Growing The Wrong Direction?

[American Christianity] is more Petrine than Johannean; more like busy Martha than like the pensive Mary, sitting at the feet of Jesus. It expands more in breadth than in depth. It is often carried on like a secular business, and in a mechanical or utilitarian spirit. It lacks the beautiful enamel of deep fervor and heartiness, the true mysticism, an appreciation of history and the church; it wants the substratum of a profound and spiritual theology; and under the mask of orthodoxy it not infrequently conceals, without intending or knowing it, the tendency to abstract intellectualism and superficial rationalism. This is especially evident in the doctrine of the church and of the Sacraments, and in the meagemess of the worship … [wherein] nothing is left but preaching, free prayer, and singing.

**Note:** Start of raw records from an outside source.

Setup of build 54:
==> flow/design.v (excerpt) <==
module color_centroid
  (
    input         clk,
    input         rst,           
    input  [2:0]  rgbfilter,     
    input         new_frame_i,   
    output [14:0] orig_addr,
    input  [11:0] orig_pxl,
    output        proc_we,
    output [14:0] proc_addr,
    output [11:0] proc_pxl,
    output [7:0]  centroid,
    output        new_centroid,
    output [2:0]  proximity
  );
Size: roughly 2200 cells after synthesis, ~400 flip-flops, roughly 21000 µm² of cells after synthesis.
clock: 10.0 ns
lec_check: 0
abc_area: 0
cap_margin: 15
core_aspect_ratio: 1.38
core_margin: 5
core_utilization: 54
cts_cluster_diameter: 100
gpl_timing_driven: 1
max_routing_layer: met5
place_density_lb_addon: 0.17
setup_slack_margin: 2.98
slew_margin: 10
tns_end_percent: 95
run.sh (not shown) runs the stock make flow with config.mk's settings and CLKGATE_MAP_FILE=.
## Diff of input files: build 85 against build 54
Settings: CTS_CLUSTER_DIAMETER no longer set, was 100; GPL_TIMING_DRIVEN no longer set, was 1; CORE_MARGIN now 2, was 5; CAP_MARGIN now 20, was 15; PLACE_DENSITY_LB_ADDON no longer set, was 0.17; CORE_ASPECT_RATIO no longer set, was 1.38; TNS_END_PERCENT no longer set, was 95; SLEW_MARGIN now 20, was 10; CORE_UTILIZATION now 62, was 54; SETUP_SLACK_MARGIN no longer set, was 2.98; ABC_AREA no longer set, was 0; MAX_ROUTING_LAYER no longer set, was met5; the clock period (ns, I/O delays scaled along) now 5.03, was 10.0.
==> comparison <==
Taking build 54 as the reference, in build 85 estimated wirelength of the detail-placed design up about 0.37%; post-route clock period utilization now larger; global-route usage now sits higher; clock buffer and inverter area fraction after layout dropped 0.26 points. Met3 layer usage reported by global route: build 54 and build 85 compared, lower one is build 54. Worst hold slack (build 85 over build 54): increase, 0.0067 ns. Sort build 54 and build 85 by sequential power, descending, and build 85 comes first. Between build 54 and build 85, the cell count is higher for build 54. Between build 54 and build 85, the proportion of power drawn by the clock network is higher for build 54.
### build 85 -> build 20
Settings: CTS_CLUSTER_DIAMETER: unset -> 242; PLACE_DENSITY: unset -> 0.65; ABC_AREA: unset -> 1; CORE_UTILIZATION: 62 -> 72; the clock period (ns, I/O delays scaled along): 5.03 -> 3.25.
--- outcome ---
- [build 20] flow finished | final checks: failed | reasons: negative setup slack
- Diff build 85 -> build 20: final worst setup slack decreased by 0.53 ns relative to the old numbers, placer's final routability congestion estimate increased by 10% relative to the old numbers, Yosys chip area increased by 890 µm² relative to the old numbers, number of DRC markers after the initial detailed-route iteration increased by 130% relative to the old numbers, compound-cell area share of the yosys netlist decreased by 1.0 points relative to the old numbers.
- Build 20 against build 85: routed wire length rose by about 28%; power rose by about 34%; worst-case clock skew rose by 0.015 ns.
- Going from build 85 to build 20, combinational power has decreased, count of multi-input combinational gates +22%, worst hold slack down 0.0088 ns.
Relative to build 20, the following input files were edited for build 93:
Settings: CTS_CLUSTER_DIAMETER no longer set, was 242; ABC_AREA no longer set, was 1; CORE_UTILIZATION now 40, was 72; PLACE_DENSITY no longer set, was 0.65; the clock period (ns, I/O delays scaled along) now 5.31, was 3.25.
### Flow results
- Build 93: full flow OK, the timing, DRC and antenna checks passed
- In build 93 relative to build 20, count of clock-net buffers in the final layout had gone up by a few percent.
- Diff build 93 and build 20: proportion of cell area occupied by registers lower in build 20
- In the flow results for build 93 and build 20, the accumulated negative setup slack is larger on build 93.
- Build 20 has higher worst voltage drop across the vdd grid than build 93.

========
Setup of build 59:
color_centroid again, from the RTL that the note above started with.
==> flow/config.mk <==
export PLATFORM = sky130hd
export DESIGN_NAME = color_centroid
export DESIGN_NICKNAME = color_centroid
export VERILOG_FILES = /design/flow/design.v
export SDC_FILE = /design/flow/constraint.sdc
export NUM_CORES = 4
export LEC_CHECK = 0
export CAP_MARGIN = 20
export CORE_MARGIN = 2
export CORE_UTILIZATION = 70
export GPL_TIMING_DRIVEN = 1
export MAX_ROUTING_LAYER = met4
export MIN_ROUTING_LAYER = met1
export PLACE_DENSITY_LB_ADDON = 0.17
export SETUP_SLACK_MARGIN = 0.68
export SLEW_MARGIN = 20
==> flow/constraint.sdc <==
create_clock -name core_clock -period 8.01 [get_ports {clk}]
set_input_delay 1.6020 -clock core_clock [delete_from_list [all_inputs] [get_ports {clk}]]
set_output_delay 1.6020 -clock core_clock [all_outputs]
set_load 0.01 [all_outputs]
Build 59 finished all stages; the layout is clean.
Changes in build 14 relative to build 59:
- clearing GPL_TIMING_DRIVEN, which used to be 1
- clearing PLACE_DENSITY_LB_ADDON, which used to be 0.17
- clearing MAX_ROUTING_LAYER, which used to be met4
- clearing SETUP_SLACK_MARGIN, which used to be 0.68
- swapping 70 for 57 in CORE_UTILIZATION
- clearing MIN_ROUTING_LAYER, which used to be met1
- swapping 8.01 for 2.95 in the clock period (ns, I/O delays scaled along)
To summarise build 14: no stage aborted, but the layout did not pass its checks, failing on negative setup slack.
Higher combinational power was reported by build 14, not build 59.
Compared with build 59, build 14 shows detailed route wirelength on metal2 that has gone up by a few percent.
Proportion of register bits with asynchronous set or reset after synthesis across build 14 and build 59: no real change.
Inputs modified between build 14 and build 88:
- ABC_AREA newly set to 0
- SETUP_SLACK_MARGIN newly set to 0.86
- SLEW_MARGIN changed from 20 to 40
- MIN_ROUTING_LAYER newly set to met1
- CORE_UTILIZATION changed from 57 to 72
- PLACE_DENSITY newly set to 0.76
- CORE_ASPECT_RATIO newly set to 1.04
Findings:
- Note that the number of rows in the core area recorded for build 88 amounts to 0.900 times the value seen in build 14.
- From build 14 to build 88 the numbers moved as follows: number of enable-type register cells in the synthesized netlist held steady; placer's final routability congestion estimate saw an increase.
- From build 14 to build 88, mean area per synthesized cell did not move at all.
- The instance area at placement of build 88 and that of build 14 are within noise of each other.
- Looking at the logs for build 14 and build 88, the single run that did not finish was build 88.
- Build 88 is listed as incomplete: the tool reported an error in clock tree synthesis and the run ended there.
Here is what was changed in the inputs of build 47 compared with build 88.
- changing SLEW_MARGIN from 40 to 20
- removing CORE_ASPECT_RATIO (formerly 1.04)
- removing SETUP_SLACK_MARGIN (formerly 0.86)
- changing CORE_UTILIZATION from 72 to 70
- removing PLACE_DENSITY (formerly 0.76)
- removing ABC_AREA (formerly 0)
- removing MIN_ROUTING_LAYER (formerly met1)
- changing the clock period (ns, I/O delays scaled along) from 2.95 to 4.41
==> results <==
- The count of library flops with an enable pin was comparable across build 88 and build 47.
- Summary: worst setup slack before clock tree synthesis, build 47 better than build 88
- Die size (higher): build 47
- Die boundary height (build 47 vs. build 88) decreases slightly
- Against build 88, build 47 reports a number of cells in the design after placement that is lower.
- Of build 88 and build 47, only build 88 never reached the final stage.
- Build 88 never completed, since it errored out during clock tree synthesis.
- Horizontal extent of the die: lower on build 88
- Comparing build 88 and build 47, starting density of the core is lower on build 47.
- Build 47 vs build 88 — standard cell area after detailed placement dropped 1500 sq um.
- Between build 47 and build 88, it is build 47 whose global placer's final weighted congestion is lower, by 6.5%.
Power figures rest on the tool's default switching activity, not on a simulated workload.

—Philip Schaff, a Swiss theologian, analyzing American Christianity for a German audience in 1854

Risking Success

If a man is centered upon himself the smallest risk is too great for him, because both success and failure can destroy him. If he is centered upon God, then no risk is too great, because success is already guaranteed—the successful union of creator and creature, beside which every thing else is meaningless.

—Morris L. West in The Shoes of the Fisherman

The Sins Of The Fathers

There is a popular school of thought … that violently resents the operation of time upon the human spirit. It looks upon age as something between a crime and an insult. Its prophets have banished from their savage vocabulary all such words as adult, mature, experienced, venerable; they know only snarling and sneering epithets such as middle-aged, elderly, stuffy, senile, and decrepit. With these they flagellate that which they themselves are, or must shortly become, as though abuse were an incantation to exorcise the inexorable. Theirs is neither the thoughtless courage that “makes mouths at the invisible event,” nor the reasoned courage that foresees the event and endures it; still less is it the ecstatic courage that embraces and subdues the event.…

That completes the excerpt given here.